_Aim of the task:_
Across all the entries below, how many lines mention the string "path"? Respond with a single number.

Saved entries
<file path="config.mk">
export PLATFORM = sky130hd
export DESIGN_NAME = qpd_multi_trigger
export DESIGN_NICKNAME = d
export VERILOG_FILES = /design/src/rtl/qpd_pkg.sv /design/src/rtl/qpd_channel.sv /design/src/rtl/qpd_multi_trigger.sv
export SDC_FILE = /design/constraint.sdc
export NUM_CORES = 1
export LEC_CHECK = 0
export ABC_AREA = 1
export CAP_MARGIN = 20
export CORE_MARGIN = 2
export CORE_UTILIZATION = 40
export CTS_CLUSTER_SIZE = 10
export DETAILED_ROUTE_END_ITERATION = 10
export PLACE_DENSITY = 0.65
export SLEW_MARGIN = 5
export SYNTH_ARGS = -nofsm -noshare
export SYNTH_HDL_FRONTEND = slang
export SYNTH_SLANG_ARGS = --single-unit
</file>
<file path="constraint.sdc">
create_clock -name sclock -period 1.65 [get_ports sclock]
set_input_delay 0.495 -clock sclock [delete_from_list [all_inputs] [get_ports sclock]]
set_output_delay 0.495 -clock sclock [all_outputs]
set_load 0.01 [all_outputs]
</file>
<file path="src/rtl/qpd_pkg.sv">
// ---------------------------------------------------------------------------
// qpd_pkg
// Shared definitions for the multi-channel programmable-delay trigger:
//   - qpd_state_e : per-channel FSM state encoding (IDLE / DELAY / PULSE)
//   - FIRE_CNT_W  : width of the optional per-channel fire counter
//   - qpd_slice_lo: low bit index of channel ch in a bus of w-bit fields
// ---------------------------------------------------------------------------
package qpd_pkg;

    typedef enum logic [1:0] {
        ST_IDLE  = 2'd0,
        ST_DELAY = 2'd1,
        ST_PULSE = 2'd2
    } qpd_state_e;

    localparam int FIRE_CNT_W = 16;

    // Low bit of channel ch's field in a flat bus of w-bit fields.
    function automatic int qpd_slice_lo(input int ch, input int w);
        return ch * w;
    endfunction

endpackage

</file>
<file path="src/rtl/qpd_channel.sv">
// ---------------------------------------------------------------------------
// qpd_channel
// One trigger channel: rt edge detector, config latch, IDLE->DELAY->PULSE FSM
// and registered trigger/busy/done outputs.
// Optional feature macro: QPD_FIRE_COUNT_EN adds fire_count (count of trigger
// rising edges since the last arm, saturating).
// Ports:
//   sclock      in   clock, rising edge
//   rst_n       in   asynchronous active-low reset
//   rt          in   arm request, rising edge arms while idle
//   abort       in   synchronous abort, level
//   delay_cfg   in   delay D in cycles
//   pulse_cfg   in   pulse length P in cycles (0 treated as 1)
//   repeat_cfg  in   1 = periodic, 0 = one-shot
//   trigger     out  trigger pulse
//   busy        out  channel not idle
//   done        out  one-cycle pulse at one-shot completion
//   fire_count  out  (QPD_FIRE_COUNT_EN only) trigger rising-edge count
// ---------------------------------------------------------------------------
module qpd_channel
    import qpd_pkg::*;
#(
    parameter int DELAY_W = 16,
    parameter int PULSE_W = 8
) (
    input  logic               sclock,
    input  logic               rst_n,
    input  logic               rt,
    input  logic               abort,
    input  logic [DELAY_W-1:0] delay_cfg,
    input  logic [PULSE_W-1:0] pulse_cfg,
    input  logic               repeat_cfg,
`ifdef QPD_FIRE_COUNT_EN
    output logic [FIRE_CNT_W-1:0] fire_count,
`endif
    output logic               trigger,
    output logic               busy,
    output logic               done
);

    // One counter serves both phases, so it is as wide as the wider field.
    localparam int CNT_W = (DELAY_W > PULSE_W) ? DELAY_W : PULSE_W;
    localparam logic [CNT_W-1:0] CNT_ZERO = {CNT_W{1'b0}};
    localparam logic [CNT_W-1:0] CNT_ONE  = CNT_W'(1'b1);

    qpd_state_e       state_r;
    logic [CNT_W-1:0] cnt_r;
    logic [CNT_W-1:0] deff_r;
    logic [CNT_W-1:0] peff_r;
    logic             rpt_r;
    logic             rt_prev_r;
    logic             trigger_r;
    logic             busy_r;
    logic             done_r;

    logic [CNT_W-1:0] delay_ext_s;
    logic [CNT_W-1:0] pulse_ext_s;
    logic             arm_go_s;
    logic             delay_end_s;
    logic             pulse_go_s;

    // Arm / phase-transition strobes shared by the FSM and the fire counter.
    always_comb begin
        delay_ext_s = CNT_W'(delay_cfg);
        pulse_ext_s = CNT_W'(pulse_cfg);
        // Abort takes priority over a simultaneous arm edge.
        arm_go_s    = (state_r == ST_IDLE) && rt && !rt_prev_r && !abort;
        // Last DELAY cycle: cnt_r counts 1..deff_r inside the phase.
        delay_end_s = (state_r == ST_DELAY) && (cnt_r == deff_r);
        // Entry into PULSE, i.e. a trigger rising edge at the coming clock.
        pulse_go_s  = !abort && ((arm_go_s && (delay_ext_s == CNT_ZERO)) || delay_end_s);
    end

    // Channel FSM with registered outputs and config latch.
    always_ff @(posedge sclock or negedge rst_n) begin
        if (!rst_n) begin
            state_r   <= ST_IDLE;
            cnt_r     <= CNT_ZERO;
            deff_r    <= CNT_ZERO;
            peff_r    <= CNT_ZERO;
            rpt_r     <= 1'b0;
            rt_prev_r <= 1'b1;      // rt held high across reset release must not arm
            trigger_r <= 1'b0;
            busy_r    <= 1'b0;
            done_r    <= 1'b0;
        end else begin
            rt_prev_r <= rt;
            done_r    <= 1'b0;
            case (state_r)
                ST_IDLE: begin
                    if (arm_go_s) begin
                        // Deff=max(D,1) is only consulted after the first
                        // DELAY, which is skipped when D=0.
                        deff_r <= (delay_ext_s == CNT_ZERO) ? CNT_ONE : delay_ext_s;
                        peff_r <= (pulse_ext_s == CNT_ZERO) ? CNT_ONE : pulse_ext_s;
                        rpt_r  <= repeat_cfg;
                        busy_r <= 1'b1;
                        cnt_r  <= CNT_ONE;
                        if (pulse_go_s) begin
                            state_r   <= ST_PULSE;
                            trigger_r <= 1'b1;
                        end else begin
                            state_r   <= ST_DELAY;
                        end
                    end else begin
                        state_r <= ST_IDLE;
                    end
                end
                ST_DELAY: begin
                    if (abort) begin
                        state_r   <= ST_IDLE;
                        trigger_r <= 1'b0;
                        busy_r    <= 1'b0;
                        cnt_r     <= CNT_ZERO;
                    end else if (delay_end_s) begin
                        state_r   <= ST_PULSE;
                        trigger_r <= 1'b1;
                        cnt_r     <= CNT_ONE;
                    end else begin
                        cnt_r <= cnt_r + CNT_ONE;
                    end
                end
                ST_PULSE: begin
                    if (abort) begin
                        state_r   <= ST_IDLE;
                        trigger_r <= 1'b0;
                        busy_r    <= 1'b0;
                        cnt_r     <= CNT_ZERO;
                    end else if (cnt_r == peff_r) begin
                        trigger_r <= 1'b0;
                        if (rpt_r) begin
                            state_r <= ST_DELAY;
                            cnt_r   <= CNT_ONE;
                        end else begin
                            state_r <= ST_IDLE;
                            busy_r  <= 1'b0;
                            done_r  <= 1'b1;
                            cnt_r   <= CNT_ZERO;
                        end
                    end else begin
                        cnt_r <= cnt_r + CNT_ONE;
                    end
                end
                default: begin
                    state_r   <= ST_IDLE;
                    trigger_r <= 1'b0;
                    busy_r    <= 1'b0;
                    cnt_r     <= CNT_ZERO;
                end
            endcase
        end
    end

`ifdef QPD_FIRE_COUNT_EN
    logic [FIRE_CNT_W-1:0] fire_cnt_r;

    // Trigger rising-edge counter: cleared at arm, saturating, held when idle.
    always_ff @(posedge sclock or negedge rst_n) begin
        if (!rst_n) begin
            fire_cnt_r <= {FIRE_CNT_W{1'b0}};
        end else if (arm_go_s) begin
            // D=0 fires on the arm edge itself, so it already counts as one.
            fire_cnt_r <= pulse_go_s ? FIRE_CNT_W'(1'b1) : {FIRE_CNT_W{1'b0}};
        end else if (pulse_go_s && (fire_cnt_r != {FIRE_CNT_W{1'b1}})) begin
            fire_cnt_r <= fire_cnt_r + FIRE_CNT_W'(1'b1);
        end else begin
            fire_cnt_r <= fire_cnt_r;
        end
    end

    assign fire_count = fire_cnt_r;
`else
    // Fire counting disabled: no counter state exists in this build.
`endif

    assign trigger = trigger_r;
    assign busy    = busy_r;
    assign done    = done_r;

endmodule

</file>
<file path="src/rtl/qpd_multi_trigger.sv">
// ---------------------------------------------------------------------------
// qpd_multi_trigger
// Multi-channel programmable-delay trigger generator. Generates NUM_CH
// independent qpd_channel instances and slices the flat config/output buses.
// Optional feature macro: QPD_FIRE_COUNT_EN adds fire_count.
// Ports:
//   sclock      in   sole clock, rising edge
//   rst_n       in   asynchronous active-low reset
//   rt          in   [NUM_CH]            per-channel arm request (rising edge)
//   abort       in   [NUM_CH]            per-channel synchronous abort
//   delay_cfg   in   [NUM_CH*DELAY_W]    per-channel delay D
//   pulse_cfg   in   [NUM_CH*PULSE_W]    per-channel pulse length P
//   repeat_cfg  in   [NUM_CH]            1 = periodic, 0 = one-shot
//   trigger     out  [NUM_CH]            trigger pulses
//   busy        out  [NUM_CH]            channel armed
//   done        out  [NUM_CH]            one-shot completion pulse
//   fire_count  out  [NUM_CH*16]         (QPD_FIRE_COUNT_EN only)
// SAMPLE_FREQUENCY is the sclock rate in Hz and carries no logic.
// ---------------------------------------------------------------------------
module qpd_multi_trigger
    import qpd_pkg::*;
#(
    parameter int NUM_CH           = 4,
    parameter int DELAY_W          = 16,
    parameter int PULSE_W          = 8,
    parameter int SAMPLE_FREQUENCY = 100000
) (
    input  logic                       sclock,
    input  logic                       rst_n,
    input  logic [NUM_CH-1:0]          rt,
    input  logic [NUM_CH-1:0]          abort,
    input  logic [NUM_CH*DELAY_W-1:0]  delay_cfg,
    input  logic [NUM_CH*PULSE_W-1:0]  pulse_cfg,
    input  logic [NUM_CH-1:0]          repeat_cfg,
`ifdef QPD_FIRE_COUNT_EN
    output logic [NUM_CH*FIRE_CNT_W-1:0] fire_count,
`endif
    output logic [NUM_CH-1:0]          trigger,
    output logic [NUM_CH-1:0]          busy,
    output logic [NUM_CH-1:0]          done
);

    // A non-positive sclock rate is a configuration error.
    if (SAMPLE_FREQUENCY < 1) begin : g_bad_freq
        $error("qpd_multi_trigger: SAMPLE_FREQUENCY must be positive");
    end

    for (genvar i = 0; i < NUM_CH; i++) begin : g_ch
        qpd_channel #(
            .DELAY_W (DELAY_W),
            .PULSE_W (PULSE_W)
        ) u_ch (
            .sclock     (sclock),
            .rst_n      (rst_n),
            .rt         (rt[i]),
            .abort      (abort[i]),
            .delay_cfg  (delay_cfg[qpd_slice_lo(i, DELAY_W) +: DELAY_W]),
            .pulse_cfg  (pulse_cfg[qpd_slice_lo(i, PULSE_W) +: PULSE_W]),
            .repeat_cfg (repeat_cfg[i]),
`ifdef QPD_FIRE_COUNT_EN
            .fire_count (fire_count[qpd_slice_lo(i, FIRE_CNT_W) +: FIRE_CNT_W]),
`endif
            .trigger    (trigger[i]),
            .busy       (busy[i]),
            .done       (done[i])
        );
    end

endmodule
</file>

_Completed exercise:_
5